** Opening Records provided block **
<file path="src/rtl/mdu_pkg.sv">
// Shared types and helpers for the iterative RV32M multiply/divide unit.
package mdu_pkg;

  localparam int unsigned XLEN = 32;

  typedef enum logic [2:0] {
    OP_MUL    = 3'b000,
    OP_MULH   = 3'b001,
    OP_MULHSU = 3'b010,
    OP_MULHU  = 3'b011,
    OP_DIV    = 3'b100,
    OP_DIVU   = 3'b101,
    OP_REM    = 3'b110,
    OP_REMU   = 3'b111
  } mdu_op_e;

  typedef enum logic [1:0] {
    ST_IDLE = 2'd0,
    ST_CALC = 2'd1,
    ST_FIX  = 2'd2,
    ST_DONE = 2'd3
  } mdu_state_e;

  function automatic logic is_signed_a(input mdu_op_e op);
    return (op == OP_MUL) || (op == OP_MULH) || (op == OP_MULHSU) ||
           (op == OP_DIV) || (op == OP_REM);
  endfunction

  function automatic logic is_signed_b(input mdu_op_e op);
    return (op == OP_MUL) || (op == OP_MULH) || (op == OP_DIV) || (op == OP_REM);
  endfunction

endpackage

</file>
<file path="src/rtl/mdu_iterative.sv">
// Radix-2 iterative RV32M multiply/divide unit: one bit per clock over magnitudes,
// sign fix-up in a final cycle, early-out for divide-by-zero and signed overflow.
module mdu_iterative #(
  parameter int unsigned XLEN = mdu_pkg::XLEN
) (
  input  logic            clk,
  input  logic            rst,
  input  logic            start,
  input  logic [2:0]      op,
  input  logic [XLEN-1:0] rs1_data,
  input  logic [XLEN-1:0] rs2_data,
  input  logic [4:0]      rd_addr_in,
  output logic            busy,
  output logic            done,
  output logic [XLEN-1:0] result,
  output logic [4:0]      rd_addr_out
);
  import mdu_pkg::*;

  localparam int unsigned CNT_W = $clog2(XLEN);
  localparam logic [XLEN-1:0] MIN_NEG = {1'b1, {(XLEN-1){1'b0}}};

  mdu_state_e        state_q, state_d;
  mdu_op_e           op_q, op_d;
  logic [4:0]        rd_q, rd_d;
  logic              sa_q, sa_d, sb_q, sb_d;
  logic [2*XLEN-1:0] acc_q, acc_d;
  logic [XLEN-1:0]   b_q, b_d;
  logic [CNT_W-1:0]  cnt_q, cnt_d;
  logic [XLEN-1:0]   result_q, result_d;

  // Datapath helpers shared by CALC and FIX
  mdu_op_e           op_in;
  logic              sa_in, sb_in;
  logic [XLEN-1:0]   mag_a, mag_b;
  logic [XLEN:0]     mul_sum, rem_sh, div_diff;
  logic [2*XLEN-1:0] mul_step, div_step, prod_fix;
  logic [XLEN-1:0]   quo_fix, rem_fix;

  always_comb begin
    op_in = mdu_op_e'(op);
    sa_in = is_signed_a(op_in) & rs1_data[XLEN-1];
    sb_in = is_signed_b(op_in) & rs2_data[XLEN-1];
    mag_a = sa_in ? (~rs1_data + 1'b1) : rs1_data;
    mag_b = sb_in ? (~rs2_data + 1'b1) : rs2_data;

    // Multiply: multiplier in the low half shifts out as the product shifts in.
    mul_sum  = acc_q[0] ? ({1'b0, acc_q[2*XLEN-1:XLEN]} + {1'b0, b_q})
                        : {1'b0, acc_q[2*XLEN-1:XLEN]};
    mul_step = {mul_sum, acc_q[XLEN-1:1]};

    // Restoring divide: remainder in the high half, dividend/quotient in the low half.
    rem_sh   = {acc_q[2*XLEN-1:XLEN], acc_q[XLEN-1]};
    div_diff = rem_sh - {1'b0, b_q};
    div_step = {(div_diff[XLEN] ? rem_sh[XLEN-1:0] : div_diff[XLEN-1:0]),
                acc_q[XLEN-2:0], ~div_diff[XLEN]};

    prod_fix = (sa_q ^ sb_q) ? (~acc_q + 1'b1) : acc_q;
    quo_fix  = (sa_q ^ sb_q) ? (~acc_q[XLEN-1:0] + 1'b1) : acc_q[XLEN-1:0];
    rem_fix  = sa_q ? (~acc_q[2*XLEN-1:XLEN] + 1'b1) : acc_q[2*XLEN-1:XLEN];
  end

  always_comb begin
    state_d  = state_q;
    op_d     = op_q;
    rd_d     = rd_q;
    sa_d     = sa_q;
    sb_d     = sb_q;
    acc_d    = acc_q;
    b_d      = b_q;
    cnt_d    = cnt_q;
    result_d = result_q;

    unique case (state_q)
      ST_IDLE: begin
        if (start) begin
          op_d  = op_in;
          rd_d  = rd_addr_in;
          sa_d  = sa_in;
          sb_d  = sb_in;
          cnt_d = '0;
          if (op[2]) begin
            acc_d = {{XLEN{1'b0}}, mag_a};
            b_d   = mag_b;
          end else begin
            acc_d = {{XLEN{1'b0}}, mag_b};
            b_d   = mag_a;
          end
          if (op[2] && (rs2_data == '0)) begin
            result_d = op[1] ? rs1_data : '1;
            state_d  = ST_DONE;
          end else if (op[2] && !op[0] && (rs1_data == MIN_NEG) && (rs2_data == '1)) begin
            result_d = op[1] ? '0 : MIN_NEG;
            state_d  = ST_DONE;
          end else begin
            state_d = ST_CALC;
          end
        end
      end
      ST_CALC: begin
        acc_d = op_q[2] ? div_step : mul_step;
        cnt_d = cnt_q + 1'b1;
        if (cnt_q == CNT_W'(XLEN-1)) state_d = ST_FIX;
      end
      ST_FIX: begin
        unique case (op_q)
          OP_MUL:                      result_d = prod_fix[XLEN-1:0];
          OP_MULH, OP_MULHSU, OP_MULHU: result_d = prod_fix[2*XLEN-1:XLEN];
          OP_DIV, OP_DIVU:             result_d = quo_fix;
          default:                     result_d = rem_fix;
        endcase
        state_d = ST_DONE;
      end
      default: state_d = ST_IDLE;
    endcase
  end

  always_ff @(posedge clk or negedge rst) begin
    if (!rst) begin
      state_q  <= ST_IDLE;
      op_q     <= OP_MUL;
      rd_q     <= '0;
      sa_q     <= 1'b0;
      sb_q     <= 1'b0;
      acc_q    <= '0;
      b_q      <= '0;
      cnt_q    <= '0;
      result_q <= '0;
    end else begin
      state_q  <= state_d;
      op_q     <= op_d;
      rd_q     <= rd_d;
      sa_q     <= sa_d;
      sb_q     <= sb_d;
      acc_q    <= acc_d;
      b_q      <= b_d;
      cnt_q    <= cnt_d;
      result_q <= result_d;
    end
  end

  assign busy        = (state_q != ST_IDLE);
  assign done        = (state_q == ST_DONE);
  assign result      = result_q;
  assign rd_addr_out = rd_q;

endmodule

</file>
** Closing Records provided block **
• [Exercise]: Each line in which the string "unit" is found must be copied from the data.

• [Exercise result]:
// Shared types and helpers for the iterative RV32M multiply/divide unit.
// Radix-2 iterative RV32M multiply/divide unit: one bit per clock over magnitudes,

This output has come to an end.